## Work task
Beginning at the line containing "(a[31] & ~b[31]) | (p31 & ge30);", restate each line of the listing below word for word until the last one has been given.

## Supplied data
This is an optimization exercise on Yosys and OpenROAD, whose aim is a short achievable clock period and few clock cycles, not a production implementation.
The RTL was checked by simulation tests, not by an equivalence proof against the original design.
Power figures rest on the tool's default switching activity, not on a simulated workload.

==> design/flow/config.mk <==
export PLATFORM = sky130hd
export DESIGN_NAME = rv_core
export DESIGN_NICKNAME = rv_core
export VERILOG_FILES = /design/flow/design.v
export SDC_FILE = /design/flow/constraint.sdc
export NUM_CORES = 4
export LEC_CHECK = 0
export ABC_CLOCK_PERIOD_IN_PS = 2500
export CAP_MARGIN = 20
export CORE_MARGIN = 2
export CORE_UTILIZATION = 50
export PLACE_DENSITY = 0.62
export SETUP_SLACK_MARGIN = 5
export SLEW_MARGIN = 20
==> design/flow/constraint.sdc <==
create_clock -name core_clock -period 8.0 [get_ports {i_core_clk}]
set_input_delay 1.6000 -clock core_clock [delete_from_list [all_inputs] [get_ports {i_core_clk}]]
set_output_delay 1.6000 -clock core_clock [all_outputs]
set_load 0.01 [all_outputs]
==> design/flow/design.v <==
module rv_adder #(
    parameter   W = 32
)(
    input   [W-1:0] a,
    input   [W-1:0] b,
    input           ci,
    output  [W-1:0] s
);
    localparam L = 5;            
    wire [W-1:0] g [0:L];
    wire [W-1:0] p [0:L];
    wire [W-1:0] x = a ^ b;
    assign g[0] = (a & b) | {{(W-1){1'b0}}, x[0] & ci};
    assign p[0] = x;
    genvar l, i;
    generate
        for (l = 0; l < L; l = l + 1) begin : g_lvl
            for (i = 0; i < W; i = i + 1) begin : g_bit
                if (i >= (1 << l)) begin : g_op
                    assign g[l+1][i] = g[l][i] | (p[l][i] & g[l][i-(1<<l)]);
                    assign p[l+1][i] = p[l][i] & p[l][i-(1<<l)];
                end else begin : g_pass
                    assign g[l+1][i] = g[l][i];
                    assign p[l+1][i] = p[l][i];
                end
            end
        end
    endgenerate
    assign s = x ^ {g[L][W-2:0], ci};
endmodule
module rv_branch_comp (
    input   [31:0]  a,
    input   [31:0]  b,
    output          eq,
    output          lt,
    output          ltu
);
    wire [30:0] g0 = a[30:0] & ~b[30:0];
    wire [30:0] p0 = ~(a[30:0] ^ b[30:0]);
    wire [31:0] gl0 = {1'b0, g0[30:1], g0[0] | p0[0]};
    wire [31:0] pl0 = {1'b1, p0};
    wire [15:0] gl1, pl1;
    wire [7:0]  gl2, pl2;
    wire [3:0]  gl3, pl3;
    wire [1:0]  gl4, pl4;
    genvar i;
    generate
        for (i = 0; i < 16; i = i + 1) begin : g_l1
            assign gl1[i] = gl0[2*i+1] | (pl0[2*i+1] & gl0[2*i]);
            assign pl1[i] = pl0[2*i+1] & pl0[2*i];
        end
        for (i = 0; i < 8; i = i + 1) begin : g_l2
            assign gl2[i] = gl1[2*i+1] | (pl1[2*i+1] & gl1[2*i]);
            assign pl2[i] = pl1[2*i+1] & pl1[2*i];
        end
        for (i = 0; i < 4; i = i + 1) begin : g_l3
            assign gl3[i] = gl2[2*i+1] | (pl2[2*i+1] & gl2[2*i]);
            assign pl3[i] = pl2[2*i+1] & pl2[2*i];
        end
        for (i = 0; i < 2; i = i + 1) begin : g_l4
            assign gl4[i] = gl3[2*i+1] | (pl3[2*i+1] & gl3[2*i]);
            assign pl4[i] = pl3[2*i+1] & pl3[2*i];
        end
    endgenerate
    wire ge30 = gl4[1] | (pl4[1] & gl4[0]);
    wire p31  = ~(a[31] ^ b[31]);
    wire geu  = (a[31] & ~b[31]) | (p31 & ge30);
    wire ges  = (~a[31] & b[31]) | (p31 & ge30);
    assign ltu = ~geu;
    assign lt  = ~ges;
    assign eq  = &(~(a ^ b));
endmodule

## Solution to the exercise
    wire geu  = (a[31] & ~b[31]) | (p31 & ge30);
    wire ges  = (~a[31] & b[31]) | (p31 & ge30);
    assign ltu = ~geu;
    assign lt  = ~ges;
    assign eq  = &(~(a ^ b));
endmodule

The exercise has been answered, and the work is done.